**Task item**: Retype, word for word, every line of the records below starting at the one that contains "0.00217 | 0 |" and ending at the one that contains "min in group"; include both of those lines and nothing more.

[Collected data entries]
· · ·

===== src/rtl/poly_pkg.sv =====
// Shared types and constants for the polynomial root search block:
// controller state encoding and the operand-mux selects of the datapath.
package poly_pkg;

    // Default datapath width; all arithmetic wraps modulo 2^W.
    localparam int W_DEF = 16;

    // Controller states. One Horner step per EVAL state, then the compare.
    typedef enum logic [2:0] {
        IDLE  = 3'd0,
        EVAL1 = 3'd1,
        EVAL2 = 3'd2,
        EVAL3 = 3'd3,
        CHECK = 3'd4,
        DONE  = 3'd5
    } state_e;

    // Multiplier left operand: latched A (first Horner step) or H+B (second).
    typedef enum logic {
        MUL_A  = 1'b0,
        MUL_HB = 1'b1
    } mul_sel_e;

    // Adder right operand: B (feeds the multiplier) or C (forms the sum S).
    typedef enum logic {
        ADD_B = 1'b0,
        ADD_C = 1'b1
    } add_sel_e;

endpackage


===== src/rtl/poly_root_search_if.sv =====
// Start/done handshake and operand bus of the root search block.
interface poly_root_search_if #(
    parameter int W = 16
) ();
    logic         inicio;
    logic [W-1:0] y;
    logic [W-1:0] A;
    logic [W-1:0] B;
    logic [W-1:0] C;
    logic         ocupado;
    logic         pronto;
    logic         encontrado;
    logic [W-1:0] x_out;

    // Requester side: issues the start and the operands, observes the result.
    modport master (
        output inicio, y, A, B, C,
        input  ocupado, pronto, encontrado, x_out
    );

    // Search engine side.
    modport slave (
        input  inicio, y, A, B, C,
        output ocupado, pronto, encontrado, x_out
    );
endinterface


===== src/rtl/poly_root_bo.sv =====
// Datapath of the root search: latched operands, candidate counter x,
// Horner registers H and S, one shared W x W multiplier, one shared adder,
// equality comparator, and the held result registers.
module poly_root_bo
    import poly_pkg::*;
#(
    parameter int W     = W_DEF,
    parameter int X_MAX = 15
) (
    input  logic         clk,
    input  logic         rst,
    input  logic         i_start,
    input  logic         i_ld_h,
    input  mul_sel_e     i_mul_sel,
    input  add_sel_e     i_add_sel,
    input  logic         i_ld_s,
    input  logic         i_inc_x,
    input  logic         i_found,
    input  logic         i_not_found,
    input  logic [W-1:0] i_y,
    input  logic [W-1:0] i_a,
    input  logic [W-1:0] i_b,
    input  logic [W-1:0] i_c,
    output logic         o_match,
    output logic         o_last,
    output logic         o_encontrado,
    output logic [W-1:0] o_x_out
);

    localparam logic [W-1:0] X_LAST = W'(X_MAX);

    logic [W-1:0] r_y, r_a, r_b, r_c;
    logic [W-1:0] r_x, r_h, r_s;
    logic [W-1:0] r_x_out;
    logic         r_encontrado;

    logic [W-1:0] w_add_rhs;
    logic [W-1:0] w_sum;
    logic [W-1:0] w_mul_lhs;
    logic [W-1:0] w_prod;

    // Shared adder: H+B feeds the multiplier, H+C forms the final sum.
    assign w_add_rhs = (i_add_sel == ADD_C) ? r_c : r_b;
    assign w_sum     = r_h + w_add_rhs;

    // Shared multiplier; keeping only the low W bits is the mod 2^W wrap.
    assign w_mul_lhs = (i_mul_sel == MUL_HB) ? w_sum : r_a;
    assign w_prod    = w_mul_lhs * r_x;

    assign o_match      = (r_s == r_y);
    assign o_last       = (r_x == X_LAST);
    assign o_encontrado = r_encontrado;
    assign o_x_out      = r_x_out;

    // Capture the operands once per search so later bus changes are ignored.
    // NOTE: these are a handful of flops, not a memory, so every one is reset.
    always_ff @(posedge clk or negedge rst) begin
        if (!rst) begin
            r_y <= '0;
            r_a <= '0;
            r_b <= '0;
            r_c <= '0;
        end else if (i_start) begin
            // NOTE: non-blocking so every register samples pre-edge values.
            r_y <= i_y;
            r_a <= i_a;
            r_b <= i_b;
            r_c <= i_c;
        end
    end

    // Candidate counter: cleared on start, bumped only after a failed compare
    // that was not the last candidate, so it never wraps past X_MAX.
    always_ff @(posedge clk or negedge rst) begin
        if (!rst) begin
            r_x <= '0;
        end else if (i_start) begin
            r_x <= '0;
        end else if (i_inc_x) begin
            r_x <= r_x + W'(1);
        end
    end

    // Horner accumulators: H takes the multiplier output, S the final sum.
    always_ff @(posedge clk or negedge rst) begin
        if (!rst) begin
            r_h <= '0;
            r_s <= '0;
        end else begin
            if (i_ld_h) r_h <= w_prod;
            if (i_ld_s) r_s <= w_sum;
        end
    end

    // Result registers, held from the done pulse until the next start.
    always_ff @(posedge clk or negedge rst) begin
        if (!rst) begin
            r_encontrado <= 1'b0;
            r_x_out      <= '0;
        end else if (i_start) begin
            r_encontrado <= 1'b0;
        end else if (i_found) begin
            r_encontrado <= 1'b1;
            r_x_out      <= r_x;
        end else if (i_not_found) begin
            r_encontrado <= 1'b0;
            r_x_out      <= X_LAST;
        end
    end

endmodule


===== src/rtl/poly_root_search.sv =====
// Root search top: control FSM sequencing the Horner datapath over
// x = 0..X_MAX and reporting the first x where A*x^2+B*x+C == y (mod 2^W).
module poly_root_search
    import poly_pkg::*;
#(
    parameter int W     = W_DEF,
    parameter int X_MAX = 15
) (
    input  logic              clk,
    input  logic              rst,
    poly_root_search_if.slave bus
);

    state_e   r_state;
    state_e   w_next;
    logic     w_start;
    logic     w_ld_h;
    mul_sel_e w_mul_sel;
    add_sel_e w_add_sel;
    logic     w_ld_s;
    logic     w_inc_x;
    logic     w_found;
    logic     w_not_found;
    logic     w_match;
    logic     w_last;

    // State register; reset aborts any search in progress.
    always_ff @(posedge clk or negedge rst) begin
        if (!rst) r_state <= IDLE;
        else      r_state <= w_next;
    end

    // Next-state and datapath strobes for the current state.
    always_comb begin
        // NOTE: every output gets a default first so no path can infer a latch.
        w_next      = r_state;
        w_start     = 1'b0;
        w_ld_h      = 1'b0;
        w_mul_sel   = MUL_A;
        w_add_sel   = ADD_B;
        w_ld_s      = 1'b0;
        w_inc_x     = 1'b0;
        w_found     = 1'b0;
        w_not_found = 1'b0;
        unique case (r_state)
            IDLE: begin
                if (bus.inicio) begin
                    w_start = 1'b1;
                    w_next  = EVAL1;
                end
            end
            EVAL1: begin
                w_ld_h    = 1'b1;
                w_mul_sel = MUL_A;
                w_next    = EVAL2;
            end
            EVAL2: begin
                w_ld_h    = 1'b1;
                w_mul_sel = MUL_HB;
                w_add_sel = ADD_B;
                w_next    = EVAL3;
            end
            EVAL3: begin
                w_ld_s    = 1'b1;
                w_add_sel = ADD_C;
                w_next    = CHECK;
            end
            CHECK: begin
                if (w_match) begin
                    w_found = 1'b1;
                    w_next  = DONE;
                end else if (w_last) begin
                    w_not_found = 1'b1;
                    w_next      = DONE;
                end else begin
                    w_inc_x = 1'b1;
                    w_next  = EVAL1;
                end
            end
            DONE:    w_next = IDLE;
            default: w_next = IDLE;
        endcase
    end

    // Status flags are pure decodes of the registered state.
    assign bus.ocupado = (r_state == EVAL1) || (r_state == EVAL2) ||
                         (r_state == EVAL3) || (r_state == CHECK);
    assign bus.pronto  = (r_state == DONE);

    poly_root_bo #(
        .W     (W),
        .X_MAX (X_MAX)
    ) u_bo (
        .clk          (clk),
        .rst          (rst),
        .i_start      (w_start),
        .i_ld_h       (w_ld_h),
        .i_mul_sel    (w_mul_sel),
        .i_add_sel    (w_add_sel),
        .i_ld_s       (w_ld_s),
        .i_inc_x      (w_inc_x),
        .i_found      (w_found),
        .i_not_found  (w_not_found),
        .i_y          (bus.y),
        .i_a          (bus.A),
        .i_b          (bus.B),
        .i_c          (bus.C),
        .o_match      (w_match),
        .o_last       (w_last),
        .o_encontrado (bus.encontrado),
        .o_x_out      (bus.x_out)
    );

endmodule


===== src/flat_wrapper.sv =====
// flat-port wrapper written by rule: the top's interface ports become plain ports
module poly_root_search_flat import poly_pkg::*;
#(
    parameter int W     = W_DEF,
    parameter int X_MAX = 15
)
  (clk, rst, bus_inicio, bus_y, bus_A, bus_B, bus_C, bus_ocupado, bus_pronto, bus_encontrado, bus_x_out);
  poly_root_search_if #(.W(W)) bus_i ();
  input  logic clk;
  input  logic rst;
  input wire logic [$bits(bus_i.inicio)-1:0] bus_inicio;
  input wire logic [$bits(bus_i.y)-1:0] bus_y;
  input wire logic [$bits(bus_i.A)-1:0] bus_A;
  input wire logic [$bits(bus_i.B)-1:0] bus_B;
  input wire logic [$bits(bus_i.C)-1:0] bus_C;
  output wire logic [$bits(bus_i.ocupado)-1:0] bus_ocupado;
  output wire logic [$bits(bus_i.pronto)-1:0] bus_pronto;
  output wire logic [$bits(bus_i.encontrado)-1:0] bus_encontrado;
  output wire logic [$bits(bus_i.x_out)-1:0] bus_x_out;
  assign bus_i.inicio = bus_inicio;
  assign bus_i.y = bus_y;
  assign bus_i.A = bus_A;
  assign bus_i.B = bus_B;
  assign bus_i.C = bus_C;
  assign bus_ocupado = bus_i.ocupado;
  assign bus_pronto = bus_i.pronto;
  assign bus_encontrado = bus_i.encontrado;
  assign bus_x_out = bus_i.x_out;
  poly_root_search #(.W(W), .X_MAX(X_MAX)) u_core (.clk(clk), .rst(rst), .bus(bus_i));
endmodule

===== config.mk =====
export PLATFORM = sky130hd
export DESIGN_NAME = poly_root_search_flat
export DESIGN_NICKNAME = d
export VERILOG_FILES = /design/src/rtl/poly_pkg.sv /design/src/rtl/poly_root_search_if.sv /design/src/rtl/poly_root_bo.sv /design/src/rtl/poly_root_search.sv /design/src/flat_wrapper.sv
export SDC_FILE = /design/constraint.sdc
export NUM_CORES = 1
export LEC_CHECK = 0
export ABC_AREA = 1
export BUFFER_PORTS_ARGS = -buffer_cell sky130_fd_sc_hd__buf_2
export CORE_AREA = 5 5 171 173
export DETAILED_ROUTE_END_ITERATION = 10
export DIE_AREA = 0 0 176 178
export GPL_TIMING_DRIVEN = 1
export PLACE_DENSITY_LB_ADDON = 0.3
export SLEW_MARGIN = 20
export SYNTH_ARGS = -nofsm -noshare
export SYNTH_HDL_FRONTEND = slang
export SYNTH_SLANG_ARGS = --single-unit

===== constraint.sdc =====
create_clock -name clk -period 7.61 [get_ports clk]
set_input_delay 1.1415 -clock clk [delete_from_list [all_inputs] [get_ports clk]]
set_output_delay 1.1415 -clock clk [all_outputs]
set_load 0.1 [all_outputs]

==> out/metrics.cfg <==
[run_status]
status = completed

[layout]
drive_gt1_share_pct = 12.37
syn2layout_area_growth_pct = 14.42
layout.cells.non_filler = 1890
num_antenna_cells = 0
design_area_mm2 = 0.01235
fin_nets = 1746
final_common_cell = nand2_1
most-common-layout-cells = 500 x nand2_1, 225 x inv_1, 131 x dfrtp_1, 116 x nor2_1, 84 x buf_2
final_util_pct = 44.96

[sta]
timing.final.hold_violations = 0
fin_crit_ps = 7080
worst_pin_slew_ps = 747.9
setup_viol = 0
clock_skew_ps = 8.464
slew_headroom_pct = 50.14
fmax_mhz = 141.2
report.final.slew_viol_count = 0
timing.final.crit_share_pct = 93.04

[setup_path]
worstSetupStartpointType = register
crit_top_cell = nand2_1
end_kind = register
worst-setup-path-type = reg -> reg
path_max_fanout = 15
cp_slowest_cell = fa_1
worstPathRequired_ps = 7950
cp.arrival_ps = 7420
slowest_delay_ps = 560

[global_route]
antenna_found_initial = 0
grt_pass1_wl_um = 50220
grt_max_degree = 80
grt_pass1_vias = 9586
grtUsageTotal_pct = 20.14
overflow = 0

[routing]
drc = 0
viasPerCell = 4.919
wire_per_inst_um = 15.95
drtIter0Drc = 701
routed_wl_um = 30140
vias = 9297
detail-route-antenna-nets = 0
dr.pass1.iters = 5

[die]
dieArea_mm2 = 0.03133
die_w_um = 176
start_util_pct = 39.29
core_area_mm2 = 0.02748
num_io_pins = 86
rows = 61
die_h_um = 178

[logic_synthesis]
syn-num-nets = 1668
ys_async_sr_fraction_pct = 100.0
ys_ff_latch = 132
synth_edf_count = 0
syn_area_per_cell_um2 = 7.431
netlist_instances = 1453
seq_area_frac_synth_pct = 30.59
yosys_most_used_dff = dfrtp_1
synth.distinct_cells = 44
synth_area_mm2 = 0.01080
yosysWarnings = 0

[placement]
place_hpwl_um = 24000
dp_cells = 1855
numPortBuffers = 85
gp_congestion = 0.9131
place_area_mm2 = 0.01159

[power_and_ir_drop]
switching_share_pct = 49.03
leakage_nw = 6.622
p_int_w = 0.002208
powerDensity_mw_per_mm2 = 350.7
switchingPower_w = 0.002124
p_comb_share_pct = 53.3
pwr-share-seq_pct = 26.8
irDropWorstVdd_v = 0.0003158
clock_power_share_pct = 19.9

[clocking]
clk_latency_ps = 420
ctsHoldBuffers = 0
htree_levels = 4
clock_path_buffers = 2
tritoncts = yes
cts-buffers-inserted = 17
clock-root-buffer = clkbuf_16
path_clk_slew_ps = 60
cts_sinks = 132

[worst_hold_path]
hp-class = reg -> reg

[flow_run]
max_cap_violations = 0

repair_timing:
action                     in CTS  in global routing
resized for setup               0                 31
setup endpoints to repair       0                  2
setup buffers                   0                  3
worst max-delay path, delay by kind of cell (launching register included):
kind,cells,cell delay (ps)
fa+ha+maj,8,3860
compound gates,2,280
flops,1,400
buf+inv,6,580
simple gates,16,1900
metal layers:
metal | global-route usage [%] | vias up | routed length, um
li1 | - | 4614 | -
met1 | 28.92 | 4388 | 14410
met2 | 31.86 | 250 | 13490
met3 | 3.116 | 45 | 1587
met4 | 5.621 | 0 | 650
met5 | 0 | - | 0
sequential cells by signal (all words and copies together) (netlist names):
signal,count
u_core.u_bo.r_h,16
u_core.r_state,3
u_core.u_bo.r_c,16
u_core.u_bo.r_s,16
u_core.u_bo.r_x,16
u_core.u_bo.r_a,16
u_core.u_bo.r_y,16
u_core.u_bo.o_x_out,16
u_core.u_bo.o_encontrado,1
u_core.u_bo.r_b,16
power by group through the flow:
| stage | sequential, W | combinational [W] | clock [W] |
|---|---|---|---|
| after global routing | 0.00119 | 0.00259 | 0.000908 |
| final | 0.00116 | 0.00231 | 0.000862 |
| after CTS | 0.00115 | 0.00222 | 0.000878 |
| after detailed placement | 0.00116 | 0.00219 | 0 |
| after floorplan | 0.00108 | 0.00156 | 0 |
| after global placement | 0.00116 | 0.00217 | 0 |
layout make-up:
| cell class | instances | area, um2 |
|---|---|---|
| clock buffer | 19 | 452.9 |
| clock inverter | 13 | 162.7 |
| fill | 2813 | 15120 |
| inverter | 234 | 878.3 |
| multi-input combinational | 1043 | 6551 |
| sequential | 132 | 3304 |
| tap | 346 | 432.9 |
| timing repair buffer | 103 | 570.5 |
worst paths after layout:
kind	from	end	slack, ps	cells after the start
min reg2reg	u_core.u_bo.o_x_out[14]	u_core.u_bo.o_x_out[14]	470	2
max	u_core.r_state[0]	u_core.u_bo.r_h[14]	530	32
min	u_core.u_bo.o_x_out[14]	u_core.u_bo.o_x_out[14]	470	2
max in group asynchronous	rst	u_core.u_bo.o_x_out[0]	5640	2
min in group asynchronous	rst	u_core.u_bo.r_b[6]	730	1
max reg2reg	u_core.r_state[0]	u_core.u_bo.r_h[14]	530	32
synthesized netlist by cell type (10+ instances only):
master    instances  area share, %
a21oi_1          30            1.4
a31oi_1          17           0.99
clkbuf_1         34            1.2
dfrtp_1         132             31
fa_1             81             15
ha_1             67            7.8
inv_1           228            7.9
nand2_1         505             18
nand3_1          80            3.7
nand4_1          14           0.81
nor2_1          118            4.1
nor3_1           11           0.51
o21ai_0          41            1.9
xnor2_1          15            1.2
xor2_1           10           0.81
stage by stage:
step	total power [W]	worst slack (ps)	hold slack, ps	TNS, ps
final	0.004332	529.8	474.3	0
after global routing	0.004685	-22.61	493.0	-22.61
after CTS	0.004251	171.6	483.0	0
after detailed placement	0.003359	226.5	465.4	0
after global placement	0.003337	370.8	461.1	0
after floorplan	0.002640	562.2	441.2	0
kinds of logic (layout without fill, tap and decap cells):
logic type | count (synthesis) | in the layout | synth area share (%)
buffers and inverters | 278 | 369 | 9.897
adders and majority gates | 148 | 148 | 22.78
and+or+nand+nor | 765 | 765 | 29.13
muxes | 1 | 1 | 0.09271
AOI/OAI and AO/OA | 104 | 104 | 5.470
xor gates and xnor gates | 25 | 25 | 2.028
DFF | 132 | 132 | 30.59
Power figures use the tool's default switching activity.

· · ·

**Response to this exercise**:
| after global placement | 0.00116 | 0.00217 | 0 |
layout make-up:
| cell class | instances | area, um2 |
|---|---|---|
| clock buffer | 19 | 452.9 |
| clock inverter | 13 | 162.7 |
| fill | 2813 | 15120 |
| inverter | 234 | 878.3 |
| multi-input combinational | 1043 | 6551 |
| sequential | 132 | 3304 |
| tap | 346 | 432.9 |
| timing repair buffer | 103 | 570.5 |
worst paths after layout:
kind	from	end	slack, ps	cells after the start
min reg2reg	u_core.u_bo.o_x_out[14]	u_core.u_bo.o_x_out[14]	470	2
max	u_core.r_state[0]	u_core.u_bo.r_h[14]	530	32
min	u_core.u_bo.o_x_out[14]	u_core.u_bo.o_x_out[14]	470	2
max in group asynchronous	rst	u_core.u_bo.o_x_out[0]	5640	2
min in group asynchronous	rst	u_core.u_bo.r_b[6]	730	1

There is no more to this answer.